Record extracts =
`config.mk`:
```
export PLATFORM = sky130hd
export DESIGN_NAME = perceptron_host
export DESIGN_NICKNAME = d
export VERILOG_FILES = /design/src/rtl/perceptron_host.sv
export SDC_FILE = /design/constraint.sdc
export NUM_CORES = 1
export LEC_CHECK = 0
export ABC_AREA = 1
export CAP_MARGIN = 30
export CORE_MARGIN = 2
export CORE_UTILIZATION = 40
export DETAILED_ROUTE_END_ITERATION = 8
export PLACE_DENSITY_LB_ADDON = 0.1
export REMOVE_ABC_BUFFERS = 1
export SETUP_SLACK_MARGIN = 0.3
export SLEW_MARGIN = 5
export SYNTH_ARGS = -nofsm -noshare
export SYNTH_HDL_FRONTEND = slang
export SYNTH_SLANG_ARGS = --single-unit
export TNS_END_PERCENT = 20
```
`constraint.sdc`:
```
create_clock -name clk -period 2.55 [get_ports clk]
set_input_delay 0.3825 -clock clk [delete_from_list [all_inputs] [get_ports clk]]
set_output_delay 0.3825 -clock clk [all_outputs]
set_load 0.02 [all_outputs]
```
File: src/rtl/cfu_ctrl.sv
// cfu_ctrl: issue/completion sequencer between execute and the cfu, with timeout and busy-cycle counter
module cfu_ctrl #(
  parameter int TIMEOUT = 1024
) (
  input  logic        clk_i,
  input  logic        rst_i,
  input  logic        req_i,
  input  logic [2:0]  funct3_i,
  input  logic [6:0]  funct7_i,
  input  logic [31:0] src1_i,
  input  logic [31:0] src2_i,
  input  logic [4:0]  rd_i,
  output logic        busy_o,
  output logic        done_o,
  output logic [31:0] rslt_o,
  output logic [4:0]  rd_o,
  output logic        err_o,
  output logic [31:0] perf_cnt_o,
  output logic        cfu_en_o,
  output logic [2:0]  cfu_funct3_o,
  output logic [6:0]  cfu_funct7_o,
  output logic [31:0] cfu_src1_o,
  output logic [31:0] cfu_src2_o,
  input  logic        cfu_stall_i,
  input  logic [31:0] cfu_rslt_i
);
  typedef enum logic [1:0] {IDLE, ISSUE, WAIT, DONE} state_t;
  state_t      state;
  logic [15:0] tcnt;
  logic        accept;
  assign accept = req_i && (state == IDLE || state == DONE);
  assign busy_o = req_i || state == ISSUE || state == WAIT;
  always_ff @(posedge clk_i) begin
    if (rst_i) begin
      state        <= IDLE;
      tcnt         <= '0;
      cfu_en_o     <= 1'b0;
      done_o       <= 1'b0;
      err_o        <= 1'b0;
      rslt_o       <= '0;
      rd_o         <= '0;
      perf_cnt_o   <= '0;
      cfu_funct3_o <= '0;
      cfu_funct7_o <= '0;
      cfu_src1_o   <= '0;
      cfu_src2_o   <= '0;
    end else begin
      cfu_en_o <= accept;
      done_o   <= 1'b0;
      if (state == ISSUE || state == WAIT) perf_cnt_o <= perf_cnt_o + 32'd1;
      if (accept) begin
        cfu_funct3_o <= funct3_i;
        cfu_funct7_o <= funct7_i;
        cfu_src1_o   <= src1_i;
        cfu_src2_o   <= src2_i;
        rd_o         <= rd_i;
        state        <= ISSUE;
      end else if (state == DONE) begin
        state <= IDLE;
      end else if (state == ISSUE) begin
        tcnt  <= '0;
        state <= WAIT;
      end else if (state == WAIT) begin
        if (!cfu_stall_i) begin
          rslt_o <= cfu_rslt_i;
          err_o  <= 1'b0;
          done_o <= 1'b1;
          state  <= DONE;
        end else if (tcnt == 16'(TIMEOUT - 1)) begin
          rslt_o <= '0;
          err_o  <= 1'b1;
          done_o <= 1'b1;
          state  <= DONE;
        end else begin
          tcnt <= tcnt + 16'd1;
        end
      end
    end
  end
endmodule
$ cat config.mk
export PLATFORM = sky130hd
export DESIGN_NAME = cmp_serial_sched
export DESIGN_NICKNAME = d
export VERILOG_FILES = /design/src/rtl/cmp_serial_sched.sv
export SDC_FILE = /design/constraint.sdc
export NUM_CORES = 1
export LEC_CHECK = 0
export BUFFER_PORTS_ARGS = -buffer_cell sky130_fd_sc_hd__clkbuf_2
export CELL_PAD_IN_SITES_DETAIL_PLACEMENT = 0
export CELL_PAD_IN_SITES_GLOBAL_PLACEMENT = 1
export CORE_ASPECT_RATIO = 0.7
export CORE_UTILIZATION = 38
export CTS_BUF_LIST = sky130_fd_sc_hd__clkbuf_16
export CTS_CLUSTER_SIZE = 14
export DETAILED_ROUTE_END_ITERATION = 12
export PLACE_DENSITY = 0.94
export SKIP_LAST_GASP = 1
export SYNTH_ARGS = -nofsm -noshare
export SYNTH_HDL_FRONTEND = slang
export SYNTH_SLANG_ARGS = --single-unit
$ cat constraint.sdc
create_clock -name clk -period 5.5 [get_ports clk]
set_input_delay 0.275 -clock clk [delete_from_list [all_inputs] [get_ports clk]]
set_output_delay 0.275 -clock clk [all_outputs]
set_load 0.05 [all_outputs]
File: config.mk
export PLATFORM = sky130hd
export DESIGN_NAME = ram_uart_streamer
export DESIGN_NICKNAME = d
export VERILOG_FILES = /design/src/rtl/ram_uart_streamer.sv
export SDC_FILE = /design/constraint.sdc
export NUM_CORES = 1
export LEC_CHECK = 0
export ABC_CLOCK_PERIOD_IN_PS = 3740
export CAP_MARGIN = 20
export CORE_UTILIZATION = 30
export CTS_CLUSTER_DIAMETER = 150
export CTS_CLUSTER_SIZE = 40
export DETAILED_ROUTE_END_ITERATION = 8
export SYNTH_ARGS = -nofsm -noshare
export SYNTH_HDL_FRONTEND = slang
export SYNTH_SLANG_ARGS = --single-unit
File: constraint.sdc
create_clock -name clk -period 3.74 [get_ports clk]
set_clock_uncertainty 0.05 [all_clocks]
set_input_delay 0.561 -clock clk [delete_from_list [all_inputs] [get_ports clk]]
set_output_delay 0.561 -clock clk [all_outputs]
set_load 0.02 [all_outputs]
File: src/rtl/ram_uart_streamer.sv
// Streams a NUL-terminated string from the 256x8 text RAM out as UART 8N1.
// Reads one byte per frame; stops on NUL or after 256 bytes.
module ram_uart_streamer #(
    parameter int CLKS_PER_BIT = 234
) (
    input  logic       clk,
    input  logic       rst_n,
    input  logic       start,
    input  logic [7:0] start_addr,
    output logic       ram_ce,
    output logic       ram_oce,
    output logic       ram_wre,
    output logic [7:0] ram_ad,
    input  logic [7:0] ram_dout,
    output logic       uart_tx,
    output logic       busy,
    output logic       done,
    output logic [8:0] byte_count
);

    localparam int CW = (CLKS_PER_BIT > 2) ? $clog2(CLKS_PER_BIT) : 1;
    localparam logic [CW-1:0] BAUD_LAST = CW'(CLKS_PER_BIT - 1);
    localparam logic [CW-1:0] BAUD_ONE  = CW'(1);

    typedef enum logic [2:0] {
        S_IDLE,
        S_FETCH,
        S_LATCH,
        S_START,
        S_DATA,
        S_STOP,
        S_NEXT,
        S_DONE
    } state_t;

    state_t        state_q, state_d;
    logic [7:0]    addr_q, addr_d;
    logic [7:0]    shift_q, shift_d;
    logic [2:0]    bit_q, bit_d;
    logic [CW-1:0] baud_q, baud_d;
    logic [8:0]    count_q, count_d;
    logic          tx_q, tx_d;
    logic          busy_q, busy_d;
    logic          done_q, done_d;
    logic          ce_q, ce_d;
    logic          baud_tick;

    assign baud_tick = (baud_q == BAUD_LAST);

    always_comb begin
        state_d = state_q;
        addr_d  = addr_q;
        shift_d = shift_q;
        bit_d   = bit_q;
        baud_d  = '0;
        count_d = count_q;

        unique case (state_q)
            S_IDLE: begin
                if (start) begin
                    addr_d  = start_addr;
                    count_d = '0;
                    state_d = S_FETCH;
                end
            end
            S_FETCH: begin
                state_d = S_LATCH;
            end
            S_LATCH: begin
                shift_d = ram_dout;
                state_d = (ram_dout == 8'h00) ? S_DONE : S_START;
            end
            S_START: begin
                if (baud_tick) begin
                    bit_d   = '0;
                    state_d = S_DATA;
                end else begin
                    baud_d = baud_q + BAUD_ONE;
                end
            end
            S_DATA: begin
                if (baud_tick) begin
                    shift_d = {1'b0, shift_q[7:1]};
                    bit_d   = bit_q + 3'd1;
                    if (bit_q == 3'd7) begin
                        state_d = S_STOP;
                    end
                end else begin
                    baud_d = baud_q + BAUD_ONE;
                end
            end
            S_STOP: begin
                if (baud_tick) begin
                    count_d = count_q + 9'd1;
                    state_d = S_NEXT;
                end else begin
                    baud_d = baud_q + BAUD_ONE;
                end
            end
            S_NEXT: begin
                if (count_q == 9'd256) begin
                    state_d = S_DONE;
                end else begin
                    addr_d  = addr_q + 8'd1;
                    state_d = S_FETCH;
                end
            end
            S_DONE: begin
                state_d = S_IDLE;
            end
        endcase

        // Outputs are registered from the next state so they align with it.
        tx_d = 1'b1;
        if (state_d == S_START) begin
            tx_d = 1'b0;
        end else if (state_d == S_DATA) begin
            tx_d = shift_d[0];
        end
        busy_d = (state_d != S_IDLE);
        done_d = (state_d == S_DONE);
        ce_d   = (state_d == S_FETCH);
    end

    always_ff @(posedge clk or negedge rst_n) begin
        if (!rst_n) begin
            state_q <= S_IDLE;
            addr_q  <= '0;
            shift_q <= '0;
            bit_q   <= '0;
            baud_q  <= '0;
            count_q <= '0;
            tx_q    <= 1'b1;
            busy_q  <= 1'b0;
            done_q  <= 1'b0;
            ce_q    <= 1'b0;
        end else begin
            state_q <= state_d;
            addr_q  <= addr_d;
            shift_q <= shift_d;
            bit_q   <= bit_d;
            baud_q  <= baud_d;
            count_q <= count_d;
            tx_q    <= tx_d;
            busy_q  <= busy_d;
            done_q  <= done_d;
            ce_q    <= ce_d;
        end
    end

    assign ram_ce     = ce_q;
    assign ram_oce    = 1'b1;
    assign ram_wre    = 1'b0;
    assign ram_ad     = addr_q;
    assign uart_tx    = tx_q;
    assign busy       = busy_q;
    assign done       = done_q;
    assign byte_count = count_q;

endmodule

==> results of run 1 <==
==> layer usage <==
| layer | share of wire, % | global-route usage (%) | vias to the layer above |
|---|---|---|---|
| met1 | 50 | 19.5 | 935 |
| met5 | 0 | 0 | - |
| met2 | 44 | 19.1 | 52 |
| met3 | 4.6 | 3.10 | 8 |
| met4 | 1.4 | 4.63 | 0 |
| li1 | - | - | 985 |
==> power by group <==
group | switching (mW) | leakage (nW) | internal (mW) | total, mW
sequential | 0 | 0.515 | 0.465 | 0.465
clock | 0.166 | 0.0581 | 0.199 | 0.365
combinational | 0.0161 | 0.590 | 0.0178 | 0.0338
total | 0.182 | 1.16 | 0.681 | 0.864
==> worst max-delay path: stages, from the launching register on <==
cell	delay (ns)
dfrtp_1	0.43
inv_1	0.10
ha_1	0.15
nor4b_2	0.25
a21oi_1	0.15
a221o_1	0.42
and2_1	0.33
a21o_1	0.19
==> Yosys cell counts, types with 2 or more instances <==
cell type,number,share of area [%]
ha_1,7,3.7
buf_2,7,1.5
a31oi_1,10,2.6
or3_1,3,0.79
nand4_1,4,1.1
buf_6,2,0.95
xor2_1,4,1.5
buf_4,2,0.63
and3_1,8,2.1
nor4_1,4,1.1
a22oi_1,6,1.9
nor4b_2,2,1.3
clkbuf_1,4,0.63
nor3_1,5,1.1
conb_1,2,0.32
nor2b_1,2,0.53
and2_1,2,0.53
nand3_1,17,3.6
inv_1,7,1.1
a21oi_1,16,3.4
nand2_1,32,5.1
nand2b_1,7,1.8
dfrtp_1,42,44
o211ai_1,2,0.63
xnor2_1,7,2.6
nor2_1,18,2.8
mux2i_1,2,0.84
nor3b_1,3,0.95
o22ai_1,3,0.79
o21ai_0,11,2.3
o21ai_1,2,0.42
==> registers in the layout, summed over array words and instances (netlist names) <==
| name | count |
|---|---|
| byte_count | 9 |
| baud_q | 8 |
| ram_ad | 8 |
| shift_q | 8 |
| bit_q | 3 |
| state_q | 3 |
| busy | 1 |
| done | 1 |
| ram_ce | 1 |
| uart_tx | 1 |
==> worst paths after layout <==
path                       cells past startpoint                        end                 startpoint
max                                            7      ram_ad[0]$_DFFE_PN0P_  byte_count[0]$_DFFE_PN0P_
min reg2reg                                    2     shift_q[1]$_DFFE_PN0P_     shift_q[1]$_DFFE_PN0P_
max in group asynchronous                      1       bit_q[1]$_DFFE_PN0P_                      rst_n
max reg2reg                                    7      ram_ad[0]$_DFFE_PN0P_  byte_count[0]$_DFFE_PN0P_
min                                            1  byte_count[7]$_DFFE_PN0P_                      rst_n
min in group clk                               2     shift_q[1]$_DFFE_PN0P_     shift_q[1]$_DFFE_PN0P_
==> cell type report <==
cell class,instances,area [sq um]
Inverter,7,26.3
Multi-Input combinational cell,193,1180
Fill cell,769,4760
Timing Repair Buffer,41,400
Clock buffer,5,68.8
Sequential cell,43,1080
Clock inverter,3,43.8
Tap cell,102,128
==> cell usage in the layout, fill, tap and decap left out, drive strengths merged, types with 5 or more instances in the layout <==
cell type,synthesis,final
a21oi,16,16
a22oi,6,6
a31oi,10,10
and3,8,8
clkbuf,4,5
clkdlybuf4s50,0,38
dfrtp,42,42
ha,7,7
inv,7,7
nand2,32,32
nand2b,7,7
nand3,17,17
nor2,18,18
nor3,5,5
o21ai,13,13
xnor2,7,7
==> kinds of logic after synthesis <==
| kind of cell | after synthesis | share of synthesized area, % |
|---|---|---|
| fa+ha+maj | 7 | 3.69 |
| simple gates | 112 | 25.1 |
| other cells | 2 | 0.316 |
| flops | 43 | 45.4 |
| compound gates | 59 | 15.9 |
| buf+inv | 22 | 4.79 |
| xor+xnor | 11 | 4.06 |
| mux | 2 | 0.843 |
==> metrics.md, run 1 <==
| Metric | Value |
|---|---|
| Status | `finished, final reports clean` |
| WL/cell | `12.6 um` |
| PD cells | `295 nW/um^2` |
| Worst IR Drop VDD | `0.136 mV` |
| DP Wirelength | `3440 um` |
| Drt first pass iters | `6` |
| Post-route ant nets | `0` |
| Synthesized area | `2370 sq um` |
| Slew HR | `37.9%` |
| #FFs+latches synth | `43` |
| Synth unique cells | `46` |
| Root buffer cell | `clkbuf_8` |
| Post-synthesis async set-or-reset flop share | `100%` |
| Number of global-route vias before repair | `1877` |
| Initial antenna violation count | `0` |
| Layout Cells excl Fill | `394` |
| CP Launch Type | `flop` |
| Setup ws final | `1.56 ns` |
| Crit Path Category | `flop to flop` |
| Synthesized Nets | `284` |
| Placed cells | `386` |
| Critical Path Fanout Max | `10` |
| # IOs | `42` |
| Initial drt markers | `72` |
| Die Y | `91.0 um` |
| Finished Cell Area | `2930 sq um` |
| Total CTS buffers | `5` |
| Critical Path RT | `3.89 ns` |
| Slew Limit Fails | `0` |
| Hold WS | `0.337 ns` |
| Leak Pwr | `1.16 nW` |
| Syn Inst Count | `258` |
| Post-synth EDFFs | `0` |
| Layout cell share with drive strength beyond 1 | `6.85%` |
| Nets | `317` |
| YS warnings | `0` |
| Post-CTS setup buffers | `0` |
| Core area | `7690 sq um` |
| Post-synth top flop | `dfrtp_1` |
| Clock Sinks | `43` |
| # diodes | `0` |
| Fin crit share | `58.4%` |
| GPL Wtd Cong | `0.821` |
| CTS HTree Levels | `2` |
| Critical path arrival | `2.34 ns` |
| HP Class | `input pin to asynchronous set/reset pin` |
| Detailed Route WL | `4980 um` |
| Clock slew at reported path FFs | `0.09 ns` |
| Area Overhead vs Synth | `23.3%` |
| Max_cap viols | `0` |
| Seq/Total Area, Yosys | `45.4%` |
| Clock latency on the worst-skew pair | `0.30 ns` |
| DR vias | `1980` |
| Final hold viol count | `0` |
| CTS Buffer Depth | `2` |
| PnR Total Power | `0.864 mW` |
| Hold buffer count at cts | `0` |
| Number of port buffers | `39` |
| Fmax | `458 MHz` |
| DRC | `0` |
| Die width | `91.0 um` |
| # setup viols final | `0` |
| Fin Setup TNS | `0 ns` |
| Placed instance area | `2820 sq um` |
| Largest net degree at the start of global routing | `44` |
| Row count | `32` |
| Initial Util | `30.9%` |
| GRT Overall Usage | `13.3%` |
| Pre-CTS setup slack | `1.39 ns` |
| Finished Core Util | `38.1%` |
| Reg2Reg Setup Slack | `1.56 ns` |
| Vias/cell | `5.03` |
| Crit. End Element | `flop` |
| Least-Margin Pin Slew | `0.931 ns` |
| Avg Cell Area, Syn | `9.20 sq um` |
| PostCTS Resize Cnt | `0` |
| Global-route wire length before repair | `8900 um` |
| Min Tclk post-route | `2.18 ns` |
| Die Area | `8280 sq um` |
| Unrepaired setup endpoints after global routing | `no` |
| Remaining Overflow, GRT | `0` |
| CTS tree | `built` |
Note: power is estimated with default switching activity, not from simulation.
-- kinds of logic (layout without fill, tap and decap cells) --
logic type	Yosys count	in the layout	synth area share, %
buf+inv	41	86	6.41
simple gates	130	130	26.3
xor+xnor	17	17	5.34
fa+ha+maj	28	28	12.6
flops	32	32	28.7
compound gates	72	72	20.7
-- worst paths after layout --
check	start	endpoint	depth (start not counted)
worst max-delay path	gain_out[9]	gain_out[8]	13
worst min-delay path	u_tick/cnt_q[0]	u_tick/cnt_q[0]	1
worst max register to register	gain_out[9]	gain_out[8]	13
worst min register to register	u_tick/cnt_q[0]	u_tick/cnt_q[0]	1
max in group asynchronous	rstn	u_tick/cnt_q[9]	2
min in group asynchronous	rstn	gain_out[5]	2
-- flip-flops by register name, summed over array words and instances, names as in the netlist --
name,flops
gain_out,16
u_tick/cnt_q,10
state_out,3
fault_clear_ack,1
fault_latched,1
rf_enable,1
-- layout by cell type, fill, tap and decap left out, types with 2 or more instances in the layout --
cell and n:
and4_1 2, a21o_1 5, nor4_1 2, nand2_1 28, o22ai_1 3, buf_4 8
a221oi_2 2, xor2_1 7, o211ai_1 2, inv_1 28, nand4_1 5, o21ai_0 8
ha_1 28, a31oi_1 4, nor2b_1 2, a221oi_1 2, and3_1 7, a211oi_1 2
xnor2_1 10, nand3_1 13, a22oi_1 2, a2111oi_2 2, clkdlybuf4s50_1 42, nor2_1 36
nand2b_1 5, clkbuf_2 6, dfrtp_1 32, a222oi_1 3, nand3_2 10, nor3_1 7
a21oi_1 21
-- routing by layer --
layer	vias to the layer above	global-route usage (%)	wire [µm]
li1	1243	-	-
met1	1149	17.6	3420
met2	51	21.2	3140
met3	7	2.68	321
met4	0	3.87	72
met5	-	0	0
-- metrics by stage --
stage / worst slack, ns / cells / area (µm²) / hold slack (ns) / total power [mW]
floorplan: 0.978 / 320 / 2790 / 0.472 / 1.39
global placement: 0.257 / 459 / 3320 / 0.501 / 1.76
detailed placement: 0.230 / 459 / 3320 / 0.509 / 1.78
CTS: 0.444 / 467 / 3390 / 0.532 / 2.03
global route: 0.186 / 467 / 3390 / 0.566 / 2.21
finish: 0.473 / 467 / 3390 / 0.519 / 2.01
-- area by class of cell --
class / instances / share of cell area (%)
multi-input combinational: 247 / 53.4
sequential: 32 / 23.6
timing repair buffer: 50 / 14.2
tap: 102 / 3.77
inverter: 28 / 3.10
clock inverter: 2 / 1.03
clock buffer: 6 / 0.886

Work to complete = Please write out, exactly as they appear, only the lines from the one holding "global route: 0.186" through the end of the data.

Answer =
global route: 0.186 / 467 / 3390 / 0.566 / 2.21
finish: 0.473 / 467 / 3390 / 0.519 / 2.01
-- area by class of cell --
class / instances / share of cell area (%)
multi-input combinational: 247 / 53.4
sequential: 32 / 23.6
timing repair buffer: 50 / 14.2
tap: 102 / 3.77
inverter: 28 / 3.10
clock inverter: 2 / 1.03
clock buffer: 6 / 0.886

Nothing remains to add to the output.